How to Write a Clean and Effective Unit Test for a Custom Umbraco Controller

Posted by Hüseyin Sekmenoğlu on July 05, 2023 Backend Development Testing Tooling & Productivity

🧩 Introduction

Unit testing your ASP.NET Core controllers is a critical part of delivering maintainable and reliable web applications. In this article you will learn how to write a robust unit test using xUnit, Moq and Shouldly for a custom controller called RobotsTxtController implemented in an Umbraco application.
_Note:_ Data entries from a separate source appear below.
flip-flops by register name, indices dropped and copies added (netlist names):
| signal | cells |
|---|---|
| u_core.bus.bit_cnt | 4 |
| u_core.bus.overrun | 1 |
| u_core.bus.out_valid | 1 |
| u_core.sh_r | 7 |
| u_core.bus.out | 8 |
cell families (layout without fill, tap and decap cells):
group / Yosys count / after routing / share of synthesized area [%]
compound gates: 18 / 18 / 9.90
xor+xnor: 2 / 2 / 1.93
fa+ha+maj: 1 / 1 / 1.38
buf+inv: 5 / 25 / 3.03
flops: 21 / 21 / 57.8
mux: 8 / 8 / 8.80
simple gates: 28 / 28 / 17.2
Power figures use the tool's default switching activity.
`src/rtl/dcache_direct_if.sv`:
```
// ---------------------------------------------------------------------------
// dcache_direct_if
// Bus bundle for the direct-mapped data cache. It carries both sides of the
// cache: the CPU load/store handshake and the block-wide data-memory port.
//
// Signals (names follow the CPU / data-memory handshake they model):
//   READ, WRITE          CPU load / store request
//   ADDRESS[7:0]         CPU byte address
//   WRITEDATA[7:0]       CPU store data
//   READDATA[7:0]        load data back to the register file
//   BUSYWAIT             stall to the CPU
//   mem_read, mem_write  block request to data memory
//   mem_address          block address {tag,index}
//   mem_writedata[31:0]  evicted block (byte0 in [7:0])
//   mem_readdata[31:0]   fetched block
//   mem_busywait         data memory busy
//
// Modports:
//   slave  - the cache itself (serves the CPU, drives the memory requests)
//   master - the surroundings (CPU issuing accesses, memory answering)
// ---------------------------------------------------------------------------
interface dcache_direct_if #(
    parameter int MEM_ADDR_W = 6
);
    logic                  READ;
    logic                  WRITE;
    logic [7:0]            ADDRESS;
    logic [7:0]            WRITEDATA;
    logic [7:0]            READDATA;
    logic                  BUSYWAIT;
    logic                  mem_read;
    logic                  mem_write;
    logic [MEM_ADDR_W-1:0] mem_address;
    logic [31:0]           mem_writedata;
    logic [31:0]           mem_readdata;
    logic                  mem_busywait;

    modport slave (
        input  READ, WRITE, ADDRESS, WRITEDATA, mem_readdata, mem_busywait,
        output READDATA, BUSYWAIT, mem_read, mem_write, mem_address, mem_writedata
    );

    modport master (
        output READ, WRITE, ADDRESS, WRITEDATA, mem_readdata, mem_busywait,
        input  READDATA, BUSYWAIT, mem_read, mem_write, mem_address, mem_writedata
    );
endinterface

```
`src/rtl/dcache_direct.sv`:
```
// ---------------------------------------------------------------------------
// DcacheDirect (module dcache_direct)
// Direct-mapped, write-back data cache between the 8-bit CPU load/store port
// and the 32-bit-block data memory. Hits complete without a stall; a miss
// stalls the CPU while a dirty victim is written back and the block fetched.
//
// Ports:
//   CLK        system clock, all state changes on posedge
//   RESET      asynchronous, active-low reset
//   bus        dcache_direct_if.slave (CPU handshake + data-memory port)
//   hit_count  [15:0] saturating count of stall-free accesses (optional)
//   miss_count [15:0] saturating count of misses (optional)
//
// Optional feature: define DCACHE_STATS_EN to add hit_count / miss_count.
// ---------------------------------------------------------------------------
module dcache_direct #(
    parameter int NUM_BLOCKS = 8,
    parameter int MEM_ADDR_W = 6
) (
    input  logic           CLK,
    input  logic           RESET,
    dcache_direct_if.slave bus
`ifdef DCACHE_STATS_EN
    ,
    output logic [15:0]    hit_count,
    output logic [15:0]    miss_count
`endif
);

    localparam int IDX_W = $clog2(NUM_BLOCKS);
    localparam int TAG_W = MEM_ADDR_W - IDX_W;

    typedef enum logic [1:0] {
        IDLE,
        WRITEBACK,
        FETCH,
        UPDATE
    } state_t;

    state_t                state_q, state_d;
    logic [NUM_BLOCKS-1:0] valid_q;
    logic [NUM_BLOCKS-1:0] dirty_q;
    logic [TAG_W-1:0]      tag_q  [NUM_BLOCKS];
    logic [31:0]           data_q [NUM_BLOCKS];
    logic [7:0]            readData_q;

    logic [TAG_W-1:0]      addrTag;
    logic [IDX_W-1:0]      lineIdx;
    logic [1:0]            offset;
    logic                  access;
    logic                  hit;
    logic                  writeHit;
    logic                  readHit;
    logic [7:0]            hitByte;
    logic [7:0]            readDataNow;

    assign addrTag = bus.ADDRESS[2+IDX_W +: TAG_W];
    assign lineIdx = bus.ADDRESS[2 +: IDX_W];
    assign offset  = bus.ADDRESS[1:0];

    // Lookup of the addressed line. READ together with WRITE counts as a
    // store, so only a pure load drives fresh data onto READDATA; otherwise
    // READDATA keeps showing the last load result.
    always_comb begin
        access      = bus.READ | bus.WRITE;
        hit         = valid_q[lineIdx] && (tag_q[lineIdx] == addrTag);
        writeHit    = (state_q == IDLE) && bus.WRITE && hit;
        readHit     = (state_q == IDLE) && bus.READ && !bus.WRITE && hit;
        hitByte     = data_q[lineIdx][{offset, 3'b000} +: 8];
        readDataNow = readHit ? hitByte : readData_q;
    end

    assign bus.READDATA = readDataNow;

    // Next-state and output decode of the miss handler. BUSYWAIT in IDLE is
    // qualified by RESET so the CPU is never stalled while reset is held,
    // even if it keeps a request asserted on an (now invalid) line.
    always_comb begin
        state_d           = state_q;
        bus.BUSYWAIT      = 1'b0;
        bus.mem_read      = 1'b0;
        bus.mem_write     = 1'b0;
        bus.mem_address   = '0;
        bus.mem_writedata = '0;
        case (state_q)
            IDLE: begin
                bus.BUSYWAIT = RESET && access && !hit;
                if (access && !hit) begin
                    if (valid_q[lineIdx] && dirty_q[lineIdx]) begin
                        state_d = WRITEBACK;
                    end else begin
                        state_d = FETCH;
                    end
                end
            end
            WRITEBACK: begin
                bus.BUSYWAIT      = 1'b1;
                bus.mem_write     = 1'b1;
                bus.mem_address   = {tag_q[lineIdx], lineIdx};
                bus.mem_writedata = data_q[lineIdx];
                if (!bus.mem_busywait) begin
                    state_d = FETCH;
                end
            end
            FETCH: begin
                bus.BUSYWAIT    = 1'b1;
                bus.mem_read    = 1'b1;
                bus.mem_address = {addrTag, lineIdx};
                if (!bus.mem_busywait) begin
                    state_d = UPDATE;
                end
            end
            UPDATE: begin
                // The refilled line is looked up again in IDLE as a hit.
                bus.BUSYWAIT = 1'b1;
                state_d      = IDLE;
            end
            default: begin
                state_d = IDLE;
            end
        endcase
    end

    // Control state: FSM, line status bits and the held load result.
    // Reset abandons any memory transaction simply by returning to IDLE.
    always_ff @(posedge CLK or negedge RESET) begin
        if (!RESET) begin
            state_q    <= IDLE;
            valid_q    <= '0;
            dirty_q    <= '0;
            readData_q <= '0;
        end else begin
            state_q    <= state_d;
            readData_q <= readDataNow;
            if (writeHit) begin
                dirty_q[lineIdx] <= 1'b1;
            end
            if (state_q == UPDATE) begin
                valid_q[lineIdx] <= 1'b1;
                dirty_q[lineIdx] <= 1'b0;
            end
        end
    end

    // Tag and data arrays are plain storage and survive reset; the cleared
    // valid bits make their contents irrelevant until refilled.
    always_ff @(posedge CLK) begin
        if (writeHit) begin
            data_q[lineIdx][{offset, 3'b000} +: 8] <= bus.WRITEDATA;
        end
        if (state_q == UPDATE) begin
            data_q[lineIdx] <= bus.mem_readdata;
            tag_q[lineIdx]  <= addrTag;
        end
    end

`ifdef DCACHE_STATS_EN
    logic [15:0] hitCount_q;
    logic [15:0] missCount_q;
    logic        fromUpdate_q;

    // Access statistics. The IDLE cycle right after UPDATE finishes an
    // access that already stalled, so it is not counted as a hit.
    always_ff @(posedge CLK or negedge RESET) begin
        if (!RESET) begin
            hitCount_q   <= '0;
            missCount_q  <= '0;
            fromUpdate_q <= 1'b0;
        end else begin
            fromUpdate_q <= (state_q == UPDATE);
            if ((state_q == IDLE) && access && hit && !fromUpdate_q &&
                (hitCount_q != 16'hFFFF)) begin
                hitCount_q <= hitCount_q + 16'd1;
            end
            if ((state_q == IDLE) && (state_d != IDLE) &&
                (missCount_q != 16'hFFFF)) begin
                missCount_q <= missCount_q + 16'd1;
            end
        end
    end

    assign hit_count  = hitCount_q;
    assign miss_count = missCount_q;
`endif

endmodule

```
`src/flat_wrapper.sv`:
```
// flat-port wrapper written by rule: the top's interface ports become plain ports
module dcache_direct_flat 
#(
    parameter int NUM_BLOCKS = 8,
    parameter int MEM_ADDR_W = 6
)
  (CLK, RESET, bus_READ, bus_WRITE, bus_ADDRESS, bus_WRITEDATA, bus_mem_readdata, bus_mem_busywait, bus_READDATA, bus_BUSYWAIT, bus_mem_read, bus_mem_write, bus_mem_address, bus_mem_writedata);
  dcache_direct_if #(.MEM_ADDR_W(MEM_ADDR_W)) bus_i ();
  input  logic CLK;
  input  logic RESET;
  input wire logic [$bits(bus_i.READ)-1:0] bus_READ;
  input wire logic [$bits(bus_i.WRITE)-1:0] bus_WRITE;
  input wire logic [$bits(bus_i.ADDRESS)-1:0] bus_ADDRESS;
  input wire logic [$bits(bus_i.WRITEDATA)-1:0] bus_WRITEDATA;
  input wire logic [$bits(bus_i.mem_readdata)-1:0] bus_mem_readdata;
  input wire logic [$bits(bus_i.mem_busywait)-1:0] bus_mem_busywait;
  output wire logic [$bits(bus_i.READDATA)-1:0] bus_READDATA;
  output wire logic [$bits(bus_i.BUSYWAIT)-1:0] bus_BUSYWAIT;
  output wire logic [$bits(bus_i.mem_read)-1:0] bus_mem_read;
  output wire logic [$bits(bus_i.mem_write)-1:0] bus_mem_write;
  output wire logic [$bits(bus_i.mem_address)-1:0] bus_mem_address;
  output wire logic [$bits(bus_i.mem_writedata)-1:0] bus_mem_writedata;
  assign bus_i.READ = bus_READ;
  assign bus_i.WRITE = bus_WRITE;
  assign bus_i.ADDRESS = bus_ADDRESS;
  assign bus_i.WRITEDATA = bus_WRITEDATA;
  assign bus_i.mem_readdata = bus_mem_readdata;
  assign bus_i.mem_busywait = bus_mem_busywait;
  assign bus_READDATA = bus_i.READDATA;
  assign bus_BUSYWAIT = bus_i.BUSYWAIT;
  assign bus_mem_read = bus_i.mem_read;
  assign bus_mem_write = bus_i.mem_write;
  assign bus_mem_address = bus_i.mem_address;
  assign bus_mem_writedata = bus_i.mem_writedata;
  dcache_direct #(.NUM_BLOCKS(NUM_BLOCKS), .MEM_ADDR_W(MEM_ADDR_W)) u_core (.CLK(CLK), .RESET(RESET), .bus(bus_i));
endmodule
```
We will start by briefly reviewing the controller implementation then guide you step-by-step through writing a meaningful unit test that asserts expected behavior and content output.


📦 Understanding the Controller

Here's the implementation of the RobotsTxtController:

public class RobotsTxtController : RenderController
{
    public RobotsTxtController(
        ILogger<RenderController> logger,
        ICompositeViewEngine compositeViewEngine,
        IUmbracoContextAccessor umbracoContextAccessor)
        : base(logger, compositeViewEngine, umbracoContextAccessor)
    {
    }

    [Produces("text/plain")]
    public override IActionResult Index()
    {
        var model = (RobotsTxt)CurrentPage!;
        Response.ContentType = "text/plain";
        return Content(model.Content ?? string.Empty);
    }
}

This controller inherits from Umbraco’s RenderController and overrides the Index() action to return the content of a custom RobotsTxt model. The goal of our test is to verify that the Index() method returns a plain text response with the correct content.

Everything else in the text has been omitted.